Transplantation: Innate Alloimmunity and Transplant Tolerance

"Innate immunity is an evolutionarily highly conserved, rapid first line of host defence against invading pathogens in different multicellular organisms, including insects and plants. In mammals, this host defense system precedes adaptive immunity where dendritic cells represent the bridge by translating informative events of innate immunity into antigen-specific events of adaptive immunity," Professor Dr. Walter Land (Munich) emphasizes in his new textbook "Innate Immunity and Allograft Rejection".

"Modern research data clearly indicate that innate immune defense is not only directed against pathogen-induced tissue injury but against any tissue injury, including reactive oxygen species-mediated injury to allografts occurring under donor brain death condition and allograft reperfusion in the recipient.

This implies that, in the situation of organ transplantation, we are dealing with two innate immune systems: that of the donor and that of the recipient.
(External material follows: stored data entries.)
--- src/rtl/pmem_burst_bridge_pkg.sv ---
// -----------------------------------------------------------------------------
// rv32i_types (pmem burst bridge slice)
//
// Purpose : shared types for the cache-side physical-memory line interface
//           and the 64-bit burst bridge that serves it.
// Contents: pmem_line_t         - one 256-bit cache line (byte 0 in [7:0])
//           pmem_beat_t         - one 64-bit downstream beat
//           pmem_bridge_state_t - bridge FSM states
//           PMEM_BEATS / PMEM_BEAT_IDX_W - beats per line and index width
// -----------------------------------------------------------------------------
package rv32i_types;

   typedef logic [255:0] pmem_line_t;
   typedef logic [63:0]  pmem_beat_t;

   typedef enum logic [1:0] {
      IDLE,
      READ,
      WRITE,
      RESP
   } pmem_bridge_state_t;

   localparam int unsigned PMEM_BEATS      = 4;
   localparam int unsigned PMEM_BEAT_IDX_W = 2;

endpackage

--- src/rtl/burst_line_buffer.sv ---
// -----------------------------------------------------------------------------
// burst_line_buffer
//
// Purpose : one 256-bit line register that can be loaded whole (write
//           capture) or one 64-bit lane at a time (read assembly), with a
//           combinational lane-select output for streaming write beats.
// Ports   : clk, reset    - clock, asynchronous active-high reset
//           load_line_i   - load line_i into the whole register
//           line_i        - full line to capture
//           load_lane_i   - load lane_i into lane lane_idx_i
//           lane_idx_i    - lane written by load_lane_i
//           lane_i        - beat data for the lane load
//           sel_idx_i     - lane presented on lane_o
//           line_o        - registered line contents
//           lane_o        - lane sel_idx_i of the register (combinational)
// -----------------------------------------------------------------------------
module burst_line_buffer
   import rv32i_types::*;
(
   input  logic                       clk,
   input  logic                       reset,
   input  logic                       load_line_i,
   input  pmem_line_t                 line_i,
   input  logic                       load_lane_i,
   input  logic [PMEM_BEAT_IDX_W-1:0] lane_idx_i,
   input  pmem_beat_t                 lane_i,
   input  logic [PMEM_BEAT_IDX_W-1:0] sel_idx_i,
   output pmem_line_t                 line_o,
   output pmem_beat_t                 lane_o
);

   pmem_line_t data_q;

   // NOTE: this line store is a plain register, not a RAM, so it is cleared
   // by reset; that is what makes an aborted partial line read back as zero.
   always_ff @(posedge clk or posedge reset) begin
      if (reset) begin
         data_q <= '0;
      end else if (load_line_i) begin
         data_q <= line_i;
      end else if (load_lane_i) begin
         // Lane k occupies bits [64k+63 : 64k]; {idx, 6'b0} is 64*idx.
         data_q[{lane_idx_i, 6'b0} +: 64] <= lane_i;
      end
   end

   assign line_o = data_q;
   assign lane_o = data_q[{sel_idx_i, 6'b0} +: 64];

endmodule

--- src/rtl/pmem_burst_bridge.sv ---
// -----------------------------------------------------------------------------
// pmem_burst_bridge
//
// Purpose : responder for the cache's 256-bit pmem line interface. Each line
//           read or write becomes four in-order 64-bit beats on the bmem
//           port; a single pmem_resp pulse completes the transaction.
// Ports   : clk, reset             - clock, asynchronous active-high reset
//           pmem_address[31:0]     - line address (bits [4:0] ignored)
//           pmem_read / pmem_write - line requests, held until pmem_resp
//           pmem_wdata[255:0]      - line to write
//           pmem_rdata[255:0]      - assembled read line (registered)
//           pmem_resp              - one-cycle completion pulse
//           bmem_address[31:0]     - beat address {line, beat, 3'b000}
//           bmem_read / bmem_write - beat requests
//           bmem_wdata[63:0]       - current write beat
//           bmem_rdata[63:0]       - read beat, valid with bmem_resp
//           bmem_resp              - beat completion, one pulse per beat
// -----------------------------------------------------------------------------
module pmem_burst_bridge
   import rv32i_types::*;
#(
   parameter int unsigned s_offset = 5,
   parameter int unsigned s_line   = 256,
   parameter int unsigned s_beat   = 64
)
(
   input  logic              clk,
   input  logic              reset,
   input  logic [31:0]       pmem_address,
   input  logic              pmem_read,
   input  logic              pmem_write,
   input  logic [s_line-1:0] pmem_wdata,
   output logic [s_line-1:0] pmem_rdata,
   output logic              pmem_resp,
   output logic [31:0]       bmem_address,
   output logic              bmem_read,
   output logic              bmem_write,
   output logic [s_beat-1:0] bmem_wdata,
   input  logic [s_beat-1:0] bmem_rdata,
   input  logic              bmem_resp
);

   localparam int unsigned LINE_W = 32 - s_offset;
   localparam int unsigned BYTE_W = $clog2(s_beat / 8);
   localparam logic [PMEM_BEAT_IDX_W-1:0] LAST_BEAT = PMEM_BEAT_IDX_W'(PMEM_BEATS - 1);

   pmem_bridge_state_t          state_q, state_d;
   logic [PMEM_BEAT_IDX_W-1:0] beat_q, beat_d;
   logic [LINE_W-1:0]          line_q, line_d;

   logic wr_capture;   // load the whole write line on acceptance
   logic rd_lane_load; // store bmem_rdata into lane beat_q

   pmem_line_t unused_wr_line;
   pmem_beat_t unused_rd_lane;
   logic       unused_offset;

   // The line offset never reaches the downstream port.
   assign unused_offset = ^pmem_address[s_offset-1:0];

   // NOTE: state is updated with non-blocking assignments only, so every
   // register samples the pre-edge value of every other register.
   always_ff @(posedge clk or posedge reset) begin
      if (reset) begin
         state_q <= IDLE;
         beat_q  <= '0;
         line_q  <= '0;
      end else begin
         state_q <= state_d;
         beat_q  <= beat_d;
         line_q  <= line_d;
      end
   end

   // NOTE: every signal driven here gets a default first, so no path through
   // the case leaves one unassigned and no latch is inferred.
   always_comb begin
      state_d      = state_q;
      beat_d       = beat_q;
      line_d       = line_q;
      wr_capture   = 1'b0;
      rd_lane_load = 1'b0;

      unique case (state_q)
         IDLE: begin
            // Write takes priority; a simultaneous read waits for the cache
            // to present it again after this write completes.
            if (pmem_write) begin
               state_d    = WRITE;
               line_d     = pmem_address[31:s_offset];
               beat_d     = '0;
               wr_capture = 1'b1;
            end else if (pmem_read) begin
               state_d = READ;
               line_d  = pmem_address[31:s_offset];
               beat_d  = '0;
            end
         end
         READ: begin
            if (bmem_resp) begin
               rd_lane_load = 1'b1;
               beat_d       = beat_q + 1'b1;
               if (beat_q == LAST_BEAT) state_d = RESP;
            end
         end
         WRITE: begin
            if (bmem_resp) begin
               beat_d = beat_q + 1'b1;
               if (beat_q == LAST_BEAT) state_d = RESP;
            end
         end
         RESP: begin
            state_d = IDLE;
         end
         default: begin
            state_d = IDLE;
         end
      endcase
   end

   // Outputs decode straight from registered state, so reset clears them at
   // once without waiting for a clock edge.
   assign bmem_read    = (state_q == READ);
   assign bmem_write   = (state_q == WRITE);
   assign pmem_resp    = (state_q == RESP);
   assign bmem_address = {line_q, beat_q, {BYTE_W{1'b0}}};

   // Separate buffers keep pmem_rdata intact across write transactions.
   burst_line_buffer u_wr_buf (
      .clk         (clk),
      .reset       (reset),
      .load_line_i (wr_capture),
      .line_i      (pmem_wdata),
      .load_lane_i (1'b0),
      .lane_idx_i  ('0),
      .lane_i      ('0),
      .sel_idx_i   (beat_q),
      .line_o      (unused_wr_line),
      .lane_o      (bmem_wdata)
   );

   burst_line_buffer u_rd_buf (
      .clk         (clk),
      .reset       (reset),
      .load_line_i (1'b0),
      .line_i      ('0),
      .load_lane_i (rd_lane_load),
      .lane_idx_i  (beat_q),
      .lane_i      (bmem_rdata),
      .sel_idx_i   ('0),
      .line_o      (pmem_rdata),
      .lane_o      (unused_rd_lane)
   );

endmodule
Accordingly, we can differentiate between donor-derived dendritic cells already residing in the allograft during implantation and recipient-derived dendritic cells entering the allograft during reperfusion in the recipient. Both types of dendritic cells, following transplantation, travel from the donor organ to the recipient´s secondary lymphoid tissue where, as immunostimulatory, ”immunogenic” dendritic cells, they stimulate/activate naïve recipient T cells under presentation of allogeneic peptide antigens.

In fact, maturation of immature donor- and recipient-derived dendritic cells into immunostimulatory “immunogenic” cells must be regarded as the key event of innate alloimmunity; a molecular process which is induced via the primary oxidative allograft injury, and to which innate lymphocytes contribute via direct cell-to-cell-contact. The basic reaction/interaction of this process is the recognition of so called damage-associated molecular patterns (DAMPs) by pattern recognition receptors (PRRs) on dendritic cells. It is this injury-induced maturation process which leads to those immunostimulatory, “immunogenic” capacities of dendritic cells, and which is characteristically associated with up-regulation of 3 signals: signal 1 = up-regula­tion of allopeptide-complexing MHC-molecule expression; signal 2 = up-regulation of costimulatory molecule expression; signal 3 = secretion of Th1-cell-polarizing cytokines such as members of the interleukin-12 family, associated with the establishment of an inflammatory milieu and mainly influenced by the activation of intracellular inflammasomes.

Recent insights into molecular mechanisms of innate immunity indicate that dendritic cells do not only provoke an adaptive immune response but, in terms of tolerogenic dendritic cells, are also able to actively induce an immunological tolerance. Thus, immunologists, using various sophisticated experimental designs, succeeded in generating tolerogenic dendritic cells which enabled the researchers to induce true immunological tolerance.

In order to successfully generate tolerogenic dendritic cells, it seems to be of utmost importance to avoid the establishment of an inflammatory milieu, that is to inhibit the up-regulation of signal 3 or even signal 2 and 3. In regard to successful induction of transplant tolerance, this would mean to prevent initial oxidative injury to an allograft. Transplant clinicians should be aware of this aspect of innate alloimmunity when designing and elaborating on future research projects."